Assigned task: Set down exactly the lines below, starting at the one that contains "-- layout make-up" and ending at the one that contains "clock buffers | 11 | 145 | 2.03", with both of those lines included and nothing else.

[Saved data entries]
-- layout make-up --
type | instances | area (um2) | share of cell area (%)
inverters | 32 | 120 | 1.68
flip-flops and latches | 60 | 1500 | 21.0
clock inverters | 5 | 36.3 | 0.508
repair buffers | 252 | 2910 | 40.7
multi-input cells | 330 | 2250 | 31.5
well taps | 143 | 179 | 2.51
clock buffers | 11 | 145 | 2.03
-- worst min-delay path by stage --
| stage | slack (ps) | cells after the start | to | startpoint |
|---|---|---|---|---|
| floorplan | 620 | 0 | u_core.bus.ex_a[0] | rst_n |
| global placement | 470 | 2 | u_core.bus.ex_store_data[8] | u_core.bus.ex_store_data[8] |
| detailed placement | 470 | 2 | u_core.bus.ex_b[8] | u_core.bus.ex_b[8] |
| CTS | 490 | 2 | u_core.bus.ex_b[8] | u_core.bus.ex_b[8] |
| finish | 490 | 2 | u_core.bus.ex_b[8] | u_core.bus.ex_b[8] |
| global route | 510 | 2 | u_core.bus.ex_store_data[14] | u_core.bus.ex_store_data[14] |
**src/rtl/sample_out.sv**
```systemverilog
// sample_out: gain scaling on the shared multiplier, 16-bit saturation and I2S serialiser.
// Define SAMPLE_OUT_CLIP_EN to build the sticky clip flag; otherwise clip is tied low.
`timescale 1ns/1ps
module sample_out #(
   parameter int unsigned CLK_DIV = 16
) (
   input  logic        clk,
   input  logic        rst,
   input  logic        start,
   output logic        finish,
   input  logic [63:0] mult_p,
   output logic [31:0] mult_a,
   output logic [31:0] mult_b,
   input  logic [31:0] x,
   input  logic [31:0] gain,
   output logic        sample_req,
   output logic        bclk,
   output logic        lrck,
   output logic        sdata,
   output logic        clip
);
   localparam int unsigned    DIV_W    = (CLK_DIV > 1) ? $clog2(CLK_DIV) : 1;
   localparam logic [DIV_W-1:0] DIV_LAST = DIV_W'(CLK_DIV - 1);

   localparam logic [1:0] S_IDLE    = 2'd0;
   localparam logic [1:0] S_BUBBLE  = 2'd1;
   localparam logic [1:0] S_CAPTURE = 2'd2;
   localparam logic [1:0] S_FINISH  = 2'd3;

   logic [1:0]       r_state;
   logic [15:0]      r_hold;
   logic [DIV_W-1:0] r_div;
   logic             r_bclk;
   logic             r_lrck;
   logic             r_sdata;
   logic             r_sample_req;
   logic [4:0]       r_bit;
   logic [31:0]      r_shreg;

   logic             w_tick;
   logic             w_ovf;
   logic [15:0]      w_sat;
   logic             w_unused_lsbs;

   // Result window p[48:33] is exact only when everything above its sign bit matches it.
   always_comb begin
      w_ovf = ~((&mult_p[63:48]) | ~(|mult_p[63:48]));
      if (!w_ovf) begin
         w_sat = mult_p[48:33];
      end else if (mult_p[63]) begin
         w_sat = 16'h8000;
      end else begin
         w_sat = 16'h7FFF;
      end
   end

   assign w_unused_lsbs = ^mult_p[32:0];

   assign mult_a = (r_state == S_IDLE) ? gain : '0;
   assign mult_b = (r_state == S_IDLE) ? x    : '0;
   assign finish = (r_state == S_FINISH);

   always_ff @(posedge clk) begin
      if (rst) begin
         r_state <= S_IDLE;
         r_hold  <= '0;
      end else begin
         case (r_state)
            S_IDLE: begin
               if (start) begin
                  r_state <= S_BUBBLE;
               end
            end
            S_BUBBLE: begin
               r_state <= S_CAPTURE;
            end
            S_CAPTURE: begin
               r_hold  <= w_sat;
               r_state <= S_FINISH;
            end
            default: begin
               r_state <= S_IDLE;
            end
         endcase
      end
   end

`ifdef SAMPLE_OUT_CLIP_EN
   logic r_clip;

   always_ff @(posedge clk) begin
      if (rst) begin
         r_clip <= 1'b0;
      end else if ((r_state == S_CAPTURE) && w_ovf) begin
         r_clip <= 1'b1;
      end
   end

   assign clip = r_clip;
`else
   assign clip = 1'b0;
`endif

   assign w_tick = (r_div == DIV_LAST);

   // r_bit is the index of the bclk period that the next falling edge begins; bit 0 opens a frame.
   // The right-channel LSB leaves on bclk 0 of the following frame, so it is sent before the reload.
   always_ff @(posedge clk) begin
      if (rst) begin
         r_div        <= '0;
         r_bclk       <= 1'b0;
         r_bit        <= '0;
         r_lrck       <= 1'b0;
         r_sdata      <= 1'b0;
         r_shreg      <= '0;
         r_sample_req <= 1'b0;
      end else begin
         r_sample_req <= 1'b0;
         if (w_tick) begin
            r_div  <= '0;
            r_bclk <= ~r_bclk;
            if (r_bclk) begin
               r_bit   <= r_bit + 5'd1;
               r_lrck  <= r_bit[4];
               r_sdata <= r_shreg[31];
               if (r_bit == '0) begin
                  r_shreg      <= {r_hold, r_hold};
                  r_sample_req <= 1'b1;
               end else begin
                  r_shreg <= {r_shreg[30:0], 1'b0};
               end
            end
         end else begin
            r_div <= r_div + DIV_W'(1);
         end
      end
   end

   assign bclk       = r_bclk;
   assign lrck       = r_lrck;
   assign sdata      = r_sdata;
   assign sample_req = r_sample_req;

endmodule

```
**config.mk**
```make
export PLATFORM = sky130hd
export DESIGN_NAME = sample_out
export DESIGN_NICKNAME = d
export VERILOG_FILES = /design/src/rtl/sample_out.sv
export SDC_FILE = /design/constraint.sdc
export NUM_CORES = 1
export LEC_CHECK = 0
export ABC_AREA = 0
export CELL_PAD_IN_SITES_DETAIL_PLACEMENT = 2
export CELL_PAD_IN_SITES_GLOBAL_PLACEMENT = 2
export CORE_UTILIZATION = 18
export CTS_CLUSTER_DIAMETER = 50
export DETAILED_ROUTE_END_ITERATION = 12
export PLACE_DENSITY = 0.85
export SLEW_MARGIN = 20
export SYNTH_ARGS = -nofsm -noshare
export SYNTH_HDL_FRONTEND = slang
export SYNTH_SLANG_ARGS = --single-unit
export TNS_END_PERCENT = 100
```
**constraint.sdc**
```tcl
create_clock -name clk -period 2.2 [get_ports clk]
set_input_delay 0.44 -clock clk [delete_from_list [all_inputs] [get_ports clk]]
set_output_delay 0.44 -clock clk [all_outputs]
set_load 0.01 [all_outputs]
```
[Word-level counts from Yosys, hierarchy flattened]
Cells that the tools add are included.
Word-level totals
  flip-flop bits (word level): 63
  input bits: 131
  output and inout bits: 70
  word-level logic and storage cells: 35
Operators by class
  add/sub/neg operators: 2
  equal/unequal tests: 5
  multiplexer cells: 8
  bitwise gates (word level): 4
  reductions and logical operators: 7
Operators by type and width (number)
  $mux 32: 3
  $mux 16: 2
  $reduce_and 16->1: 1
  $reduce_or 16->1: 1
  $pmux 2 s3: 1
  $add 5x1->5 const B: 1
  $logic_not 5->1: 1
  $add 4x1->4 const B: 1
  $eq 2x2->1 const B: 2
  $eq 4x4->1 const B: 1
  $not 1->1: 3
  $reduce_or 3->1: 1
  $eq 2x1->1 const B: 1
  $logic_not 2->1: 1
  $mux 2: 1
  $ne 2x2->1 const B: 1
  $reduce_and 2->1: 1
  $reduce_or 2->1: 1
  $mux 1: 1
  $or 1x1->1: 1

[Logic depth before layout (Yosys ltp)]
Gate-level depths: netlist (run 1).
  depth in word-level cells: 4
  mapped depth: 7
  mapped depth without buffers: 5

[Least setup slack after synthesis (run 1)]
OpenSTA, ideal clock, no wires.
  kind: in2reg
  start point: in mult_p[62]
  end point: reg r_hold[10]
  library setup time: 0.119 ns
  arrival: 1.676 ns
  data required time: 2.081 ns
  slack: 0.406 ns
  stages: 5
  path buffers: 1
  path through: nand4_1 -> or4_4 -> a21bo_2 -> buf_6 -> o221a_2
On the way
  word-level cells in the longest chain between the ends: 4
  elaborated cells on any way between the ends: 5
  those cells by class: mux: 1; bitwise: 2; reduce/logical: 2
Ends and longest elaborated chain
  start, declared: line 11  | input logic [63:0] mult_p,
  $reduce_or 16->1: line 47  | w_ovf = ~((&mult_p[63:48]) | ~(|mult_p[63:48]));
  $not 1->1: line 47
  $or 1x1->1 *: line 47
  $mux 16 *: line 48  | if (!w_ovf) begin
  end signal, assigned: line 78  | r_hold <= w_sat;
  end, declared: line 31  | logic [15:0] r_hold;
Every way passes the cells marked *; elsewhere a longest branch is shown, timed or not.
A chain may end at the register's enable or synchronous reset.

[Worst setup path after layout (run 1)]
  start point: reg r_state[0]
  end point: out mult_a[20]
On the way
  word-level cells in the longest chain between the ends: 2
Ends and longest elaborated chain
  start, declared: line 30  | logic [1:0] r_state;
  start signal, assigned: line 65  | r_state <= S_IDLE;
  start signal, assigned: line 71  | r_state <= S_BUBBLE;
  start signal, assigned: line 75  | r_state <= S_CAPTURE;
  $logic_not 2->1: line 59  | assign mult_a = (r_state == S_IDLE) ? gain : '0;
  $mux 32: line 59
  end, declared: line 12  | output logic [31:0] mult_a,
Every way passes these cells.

==

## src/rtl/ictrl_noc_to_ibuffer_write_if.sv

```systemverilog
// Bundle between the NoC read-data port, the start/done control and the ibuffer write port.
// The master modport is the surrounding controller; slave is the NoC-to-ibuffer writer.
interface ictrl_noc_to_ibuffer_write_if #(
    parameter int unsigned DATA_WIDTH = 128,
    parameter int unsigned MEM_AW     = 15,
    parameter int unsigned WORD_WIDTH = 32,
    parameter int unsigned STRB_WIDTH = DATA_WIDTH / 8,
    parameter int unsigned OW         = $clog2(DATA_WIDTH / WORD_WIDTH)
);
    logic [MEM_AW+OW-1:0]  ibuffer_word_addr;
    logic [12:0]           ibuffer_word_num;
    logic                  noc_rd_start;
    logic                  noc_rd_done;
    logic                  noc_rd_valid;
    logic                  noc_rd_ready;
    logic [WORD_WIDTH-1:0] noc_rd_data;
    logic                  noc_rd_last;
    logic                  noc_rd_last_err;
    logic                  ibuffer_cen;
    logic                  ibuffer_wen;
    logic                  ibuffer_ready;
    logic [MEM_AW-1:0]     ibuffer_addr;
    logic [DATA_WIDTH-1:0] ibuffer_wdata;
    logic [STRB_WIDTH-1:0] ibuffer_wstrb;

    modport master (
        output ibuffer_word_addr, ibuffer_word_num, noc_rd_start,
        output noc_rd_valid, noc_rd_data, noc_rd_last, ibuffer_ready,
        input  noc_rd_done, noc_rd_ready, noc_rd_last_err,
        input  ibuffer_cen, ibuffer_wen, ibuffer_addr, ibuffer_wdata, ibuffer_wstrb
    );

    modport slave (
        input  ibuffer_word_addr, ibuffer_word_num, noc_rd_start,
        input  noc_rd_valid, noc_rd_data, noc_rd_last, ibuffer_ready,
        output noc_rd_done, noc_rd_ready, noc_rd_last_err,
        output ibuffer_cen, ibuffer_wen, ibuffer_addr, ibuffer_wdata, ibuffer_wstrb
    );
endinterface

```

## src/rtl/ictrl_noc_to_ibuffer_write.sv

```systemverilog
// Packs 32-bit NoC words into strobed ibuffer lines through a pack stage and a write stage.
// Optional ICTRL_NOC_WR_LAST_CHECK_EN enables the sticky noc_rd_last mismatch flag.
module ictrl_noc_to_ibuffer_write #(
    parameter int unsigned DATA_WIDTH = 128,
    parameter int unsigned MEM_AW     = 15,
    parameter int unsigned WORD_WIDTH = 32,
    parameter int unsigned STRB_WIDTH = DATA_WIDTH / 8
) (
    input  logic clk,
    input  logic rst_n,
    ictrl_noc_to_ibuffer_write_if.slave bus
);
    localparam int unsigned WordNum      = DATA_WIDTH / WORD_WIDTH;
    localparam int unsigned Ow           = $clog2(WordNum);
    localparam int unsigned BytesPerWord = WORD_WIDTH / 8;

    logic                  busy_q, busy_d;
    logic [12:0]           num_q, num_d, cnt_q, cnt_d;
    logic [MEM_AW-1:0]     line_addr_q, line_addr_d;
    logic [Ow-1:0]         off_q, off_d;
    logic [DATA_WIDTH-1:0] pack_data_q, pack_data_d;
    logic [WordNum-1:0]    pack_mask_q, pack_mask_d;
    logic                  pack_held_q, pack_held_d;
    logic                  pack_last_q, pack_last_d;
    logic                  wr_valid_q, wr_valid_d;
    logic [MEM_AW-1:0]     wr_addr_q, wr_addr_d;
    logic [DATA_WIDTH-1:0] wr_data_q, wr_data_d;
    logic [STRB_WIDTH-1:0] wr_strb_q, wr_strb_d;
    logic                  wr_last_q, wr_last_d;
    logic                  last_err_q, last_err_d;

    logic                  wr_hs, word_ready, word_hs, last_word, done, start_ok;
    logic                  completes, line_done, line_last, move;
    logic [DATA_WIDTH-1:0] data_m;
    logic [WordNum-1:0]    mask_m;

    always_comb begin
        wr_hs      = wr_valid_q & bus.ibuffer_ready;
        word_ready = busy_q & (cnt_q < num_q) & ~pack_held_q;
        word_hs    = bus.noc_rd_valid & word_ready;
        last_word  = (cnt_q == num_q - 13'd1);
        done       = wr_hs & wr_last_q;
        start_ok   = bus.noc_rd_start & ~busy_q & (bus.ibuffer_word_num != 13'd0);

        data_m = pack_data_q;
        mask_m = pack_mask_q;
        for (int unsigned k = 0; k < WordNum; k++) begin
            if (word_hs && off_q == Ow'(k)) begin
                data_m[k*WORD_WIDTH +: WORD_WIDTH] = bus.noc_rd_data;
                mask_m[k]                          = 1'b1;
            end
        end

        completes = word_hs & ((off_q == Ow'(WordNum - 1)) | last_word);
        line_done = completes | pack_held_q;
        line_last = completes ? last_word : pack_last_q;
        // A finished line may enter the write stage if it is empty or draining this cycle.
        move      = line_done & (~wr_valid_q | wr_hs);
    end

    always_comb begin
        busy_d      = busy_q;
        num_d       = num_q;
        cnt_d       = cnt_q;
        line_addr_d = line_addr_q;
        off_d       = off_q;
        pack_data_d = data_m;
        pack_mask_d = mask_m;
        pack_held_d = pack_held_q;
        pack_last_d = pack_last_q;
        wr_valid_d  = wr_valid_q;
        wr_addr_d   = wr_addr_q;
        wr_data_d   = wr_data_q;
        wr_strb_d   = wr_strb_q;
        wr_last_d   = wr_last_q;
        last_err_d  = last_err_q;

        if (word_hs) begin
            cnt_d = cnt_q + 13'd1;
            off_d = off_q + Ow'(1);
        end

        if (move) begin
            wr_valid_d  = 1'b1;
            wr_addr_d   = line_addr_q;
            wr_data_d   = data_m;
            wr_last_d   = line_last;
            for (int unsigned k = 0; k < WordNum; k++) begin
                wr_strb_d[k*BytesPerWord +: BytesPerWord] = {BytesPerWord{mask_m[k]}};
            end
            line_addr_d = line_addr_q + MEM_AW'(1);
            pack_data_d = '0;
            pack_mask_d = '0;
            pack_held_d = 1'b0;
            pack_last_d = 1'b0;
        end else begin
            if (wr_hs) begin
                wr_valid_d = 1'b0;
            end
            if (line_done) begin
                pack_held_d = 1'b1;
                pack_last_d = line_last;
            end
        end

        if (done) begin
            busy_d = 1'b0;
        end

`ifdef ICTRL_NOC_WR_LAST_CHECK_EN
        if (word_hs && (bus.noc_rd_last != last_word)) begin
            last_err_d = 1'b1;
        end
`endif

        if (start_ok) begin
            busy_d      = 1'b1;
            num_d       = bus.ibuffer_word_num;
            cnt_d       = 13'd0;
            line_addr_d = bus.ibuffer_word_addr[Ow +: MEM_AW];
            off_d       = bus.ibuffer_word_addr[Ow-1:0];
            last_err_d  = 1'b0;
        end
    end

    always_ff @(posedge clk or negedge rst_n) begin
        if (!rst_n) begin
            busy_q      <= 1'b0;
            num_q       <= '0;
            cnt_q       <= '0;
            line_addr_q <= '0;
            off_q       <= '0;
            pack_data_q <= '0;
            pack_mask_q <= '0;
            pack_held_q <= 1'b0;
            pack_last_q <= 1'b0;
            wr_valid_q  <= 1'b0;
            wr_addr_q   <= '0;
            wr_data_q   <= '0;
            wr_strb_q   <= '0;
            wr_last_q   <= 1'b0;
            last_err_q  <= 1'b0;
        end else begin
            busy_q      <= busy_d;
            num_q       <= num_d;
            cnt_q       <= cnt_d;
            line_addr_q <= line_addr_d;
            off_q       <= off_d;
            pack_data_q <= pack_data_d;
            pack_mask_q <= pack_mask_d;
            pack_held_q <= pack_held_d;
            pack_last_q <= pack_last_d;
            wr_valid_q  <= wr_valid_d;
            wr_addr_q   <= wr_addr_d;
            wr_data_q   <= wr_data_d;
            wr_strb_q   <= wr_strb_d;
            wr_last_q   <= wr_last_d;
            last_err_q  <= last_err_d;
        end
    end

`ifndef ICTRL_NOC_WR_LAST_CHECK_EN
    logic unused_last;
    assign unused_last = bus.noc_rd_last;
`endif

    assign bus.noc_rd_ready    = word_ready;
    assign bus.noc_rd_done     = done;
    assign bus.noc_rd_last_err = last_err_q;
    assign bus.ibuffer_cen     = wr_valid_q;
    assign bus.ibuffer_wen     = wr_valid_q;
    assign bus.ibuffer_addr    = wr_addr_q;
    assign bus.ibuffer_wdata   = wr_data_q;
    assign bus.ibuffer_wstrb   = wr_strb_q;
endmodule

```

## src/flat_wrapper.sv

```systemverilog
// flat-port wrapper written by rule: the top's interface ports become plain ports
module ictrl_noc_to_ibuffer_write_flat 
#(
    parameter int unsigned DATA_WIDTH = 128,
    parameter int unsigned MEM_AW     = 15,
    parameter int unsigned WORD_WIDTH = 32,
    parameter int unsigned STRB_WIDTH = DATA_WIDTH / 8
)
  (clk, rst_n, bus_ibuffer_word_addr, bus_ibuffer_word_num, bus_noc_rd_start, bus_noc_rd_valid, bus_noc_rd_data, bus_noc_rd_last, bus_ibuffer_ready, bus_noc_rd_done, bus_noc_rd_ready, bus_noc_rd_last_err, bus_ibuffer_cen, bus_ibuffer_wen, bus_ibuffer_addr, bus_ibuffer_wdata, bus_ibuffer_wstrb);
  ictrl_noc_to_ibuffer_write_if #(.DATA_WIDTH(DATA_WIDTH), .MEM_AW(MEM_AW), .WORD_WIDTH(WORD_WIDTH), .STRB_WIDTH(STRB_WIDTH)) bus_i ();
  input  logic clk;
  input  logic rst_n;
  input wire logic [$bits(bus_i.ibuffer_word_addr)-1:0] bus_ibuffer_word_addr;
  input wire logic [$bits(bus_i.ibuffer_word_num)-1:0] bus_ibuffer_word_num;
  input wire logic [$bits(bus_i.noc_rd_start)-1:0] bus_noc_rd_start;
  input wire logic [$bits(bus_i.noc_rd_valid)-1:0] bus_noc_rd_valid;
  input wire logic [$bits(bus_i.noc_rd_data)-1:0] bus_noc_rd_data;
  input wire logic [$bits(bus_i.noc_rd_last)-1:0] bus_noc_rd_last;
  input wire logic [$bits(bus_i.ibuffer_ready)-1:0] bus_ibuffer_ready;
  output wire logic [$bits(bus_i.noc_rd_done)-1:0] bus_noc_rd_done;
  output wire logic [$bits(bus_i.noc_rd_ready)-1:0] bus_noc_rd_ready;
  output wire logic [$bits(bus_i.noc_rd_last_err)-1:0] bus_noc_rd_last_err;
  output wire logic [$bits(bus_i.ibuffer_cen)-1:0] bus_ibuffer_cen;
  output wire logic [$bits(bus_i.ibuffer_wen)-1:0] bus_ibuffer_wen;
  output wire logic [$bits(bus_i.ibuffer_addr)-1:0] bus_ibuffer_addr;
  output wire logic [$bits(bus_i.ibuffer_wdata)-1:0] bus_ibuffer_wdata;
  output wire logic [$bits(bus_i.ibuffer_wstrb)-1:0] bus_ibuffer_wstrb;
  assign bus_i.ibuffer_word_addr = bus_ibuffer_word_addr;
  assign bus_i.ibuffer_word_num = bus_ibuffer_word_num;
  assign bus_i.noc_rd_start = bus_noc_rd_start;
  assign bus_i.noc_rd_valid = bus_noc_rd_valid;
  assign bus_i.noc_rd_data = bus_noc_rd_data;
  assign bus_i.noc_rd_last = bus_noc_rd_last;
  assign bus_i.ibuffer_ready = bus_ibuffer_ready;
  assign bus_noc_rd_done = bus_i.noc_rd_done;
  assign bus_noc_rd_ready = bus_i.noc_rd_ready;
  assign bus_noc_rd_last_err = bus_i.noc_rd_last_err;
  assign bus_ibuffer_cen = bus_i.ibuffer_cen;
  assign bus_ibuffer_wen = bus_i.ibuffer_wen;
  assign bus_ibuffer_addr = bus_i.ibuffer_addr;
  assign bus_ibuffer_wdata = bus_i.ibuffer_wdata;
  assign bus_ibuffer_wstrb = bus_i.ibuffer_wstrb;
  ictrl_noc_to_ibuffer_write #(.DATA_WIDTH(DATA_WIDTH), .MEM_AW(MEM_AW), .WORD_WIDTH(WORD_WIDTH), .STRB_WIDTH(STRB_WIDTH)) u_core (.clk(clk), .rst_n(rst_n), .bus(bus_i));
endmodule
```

---

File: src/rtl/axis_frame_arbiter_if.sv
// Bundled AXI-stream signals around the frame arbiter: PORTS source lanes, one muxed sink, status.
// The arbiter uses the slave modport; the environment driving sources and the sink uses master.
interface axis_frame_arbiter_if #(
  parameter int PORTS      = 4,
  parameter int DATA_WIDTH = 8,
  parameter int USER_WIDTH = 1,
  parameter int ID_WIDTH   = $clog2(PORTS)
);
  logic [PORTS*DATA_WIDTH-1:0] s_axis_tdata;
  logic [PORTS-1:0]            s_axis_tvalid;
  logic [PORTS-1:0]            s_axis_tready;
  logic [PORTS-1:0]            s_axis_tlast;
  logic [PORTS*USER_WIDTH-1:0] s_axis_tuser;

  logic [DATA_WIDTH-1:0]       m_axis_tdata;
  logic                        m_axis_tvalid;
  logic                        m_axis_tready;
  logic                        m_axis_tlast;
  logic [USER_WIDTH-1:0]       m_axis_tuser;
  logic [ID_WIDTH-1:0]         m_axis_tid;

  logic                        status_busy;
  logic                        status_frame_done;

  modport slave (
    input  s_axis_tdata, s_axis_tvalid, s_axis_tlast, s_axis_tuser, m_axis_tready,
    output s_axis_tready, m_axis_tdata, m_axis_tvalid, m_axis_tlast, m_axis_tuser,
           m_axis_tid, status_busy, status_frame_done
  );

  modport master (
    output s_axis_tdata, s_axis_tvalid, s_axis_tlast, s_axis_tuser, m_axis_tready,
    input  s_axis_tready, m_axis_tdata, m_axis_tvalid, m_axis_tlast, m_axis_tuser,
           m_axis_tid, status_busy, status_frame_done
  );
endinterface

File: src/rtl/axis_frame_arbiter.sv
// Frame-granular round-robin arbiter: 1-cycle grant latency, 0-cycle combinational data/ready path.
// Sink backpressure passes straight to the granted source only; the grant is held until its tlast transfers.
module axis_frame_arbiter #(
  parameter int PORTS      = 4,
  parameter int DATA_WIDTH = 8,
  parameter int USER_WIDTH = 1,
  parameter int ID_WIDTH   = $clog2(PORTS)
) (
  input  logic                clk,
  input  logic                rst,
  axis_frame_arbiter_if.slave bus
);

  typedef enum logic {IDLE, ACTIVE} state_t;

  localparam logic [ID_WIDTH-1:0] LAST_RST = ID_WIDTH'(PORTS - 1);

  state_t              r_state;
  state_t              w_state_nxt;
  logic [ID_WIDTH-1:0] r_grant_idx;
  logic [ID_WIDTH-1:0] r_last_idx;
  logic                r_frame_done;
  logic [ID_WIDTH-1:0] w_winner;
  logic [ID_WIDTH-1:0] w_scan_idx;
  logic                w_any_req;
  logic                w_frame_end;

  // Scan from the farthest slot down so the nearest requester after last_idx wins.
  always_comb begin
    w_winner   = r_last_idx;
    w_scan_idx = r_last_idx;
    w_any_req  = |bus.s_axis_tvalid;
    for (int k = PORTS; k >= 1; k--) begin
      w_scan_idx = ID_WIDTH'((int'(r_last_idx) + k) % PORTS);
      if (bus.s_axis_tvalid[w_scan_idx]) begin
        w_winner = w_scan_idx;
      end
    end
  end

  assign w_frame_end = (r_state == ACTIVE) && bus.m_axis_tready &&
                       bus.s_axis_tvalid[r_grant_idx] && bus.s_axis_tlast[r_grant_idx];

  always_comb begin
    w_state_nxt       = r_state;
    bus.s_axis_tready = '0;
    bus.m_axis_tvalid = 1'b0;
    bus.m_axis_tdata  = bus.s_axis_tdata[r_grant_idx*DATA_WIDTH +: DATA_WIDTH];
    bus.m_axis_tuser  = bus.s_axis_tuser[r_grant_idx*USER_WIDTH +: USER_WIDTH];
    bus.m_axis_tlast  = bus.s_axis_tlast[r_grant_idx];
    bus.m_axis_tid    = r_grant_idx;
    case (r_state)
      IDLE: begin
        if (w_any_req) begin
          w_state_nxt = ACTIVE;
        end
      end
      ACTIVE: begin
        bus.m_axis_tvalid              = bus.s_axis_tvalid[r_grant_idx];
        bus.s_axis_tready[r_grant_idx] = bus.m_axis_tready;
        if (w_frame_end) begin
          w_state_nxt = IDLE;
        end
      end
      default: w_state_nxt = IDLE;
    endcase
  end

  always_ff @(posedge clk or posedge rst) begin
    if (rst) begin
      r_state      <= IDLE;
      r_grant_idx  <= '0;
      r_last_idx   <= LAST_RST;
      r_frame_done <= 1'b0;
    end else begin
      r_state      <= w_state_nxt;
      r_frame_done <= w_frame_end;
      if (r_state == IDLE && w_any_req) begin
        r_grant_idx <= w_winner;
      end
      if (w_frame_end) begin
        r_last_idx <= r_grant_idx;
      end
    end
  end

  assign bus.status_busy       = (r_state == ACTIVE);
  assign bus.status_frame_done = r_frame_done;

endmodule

Task solution:
-- layout make-up --
type | instances | area (um2) | share of cell area (%)
inverters | 32 | 120 | 1.68
flip-flops and latches | 60 | 1500 | 21.0
clock inverters | 5 | 36.3 | 0.508
repair buffers | 252 | 2910 | 40.7
multi-input cells | 330 | 2250 | 31.5
well taps | 143 | 179 | 2.51
clock buffers | 11 | 145 | 2.03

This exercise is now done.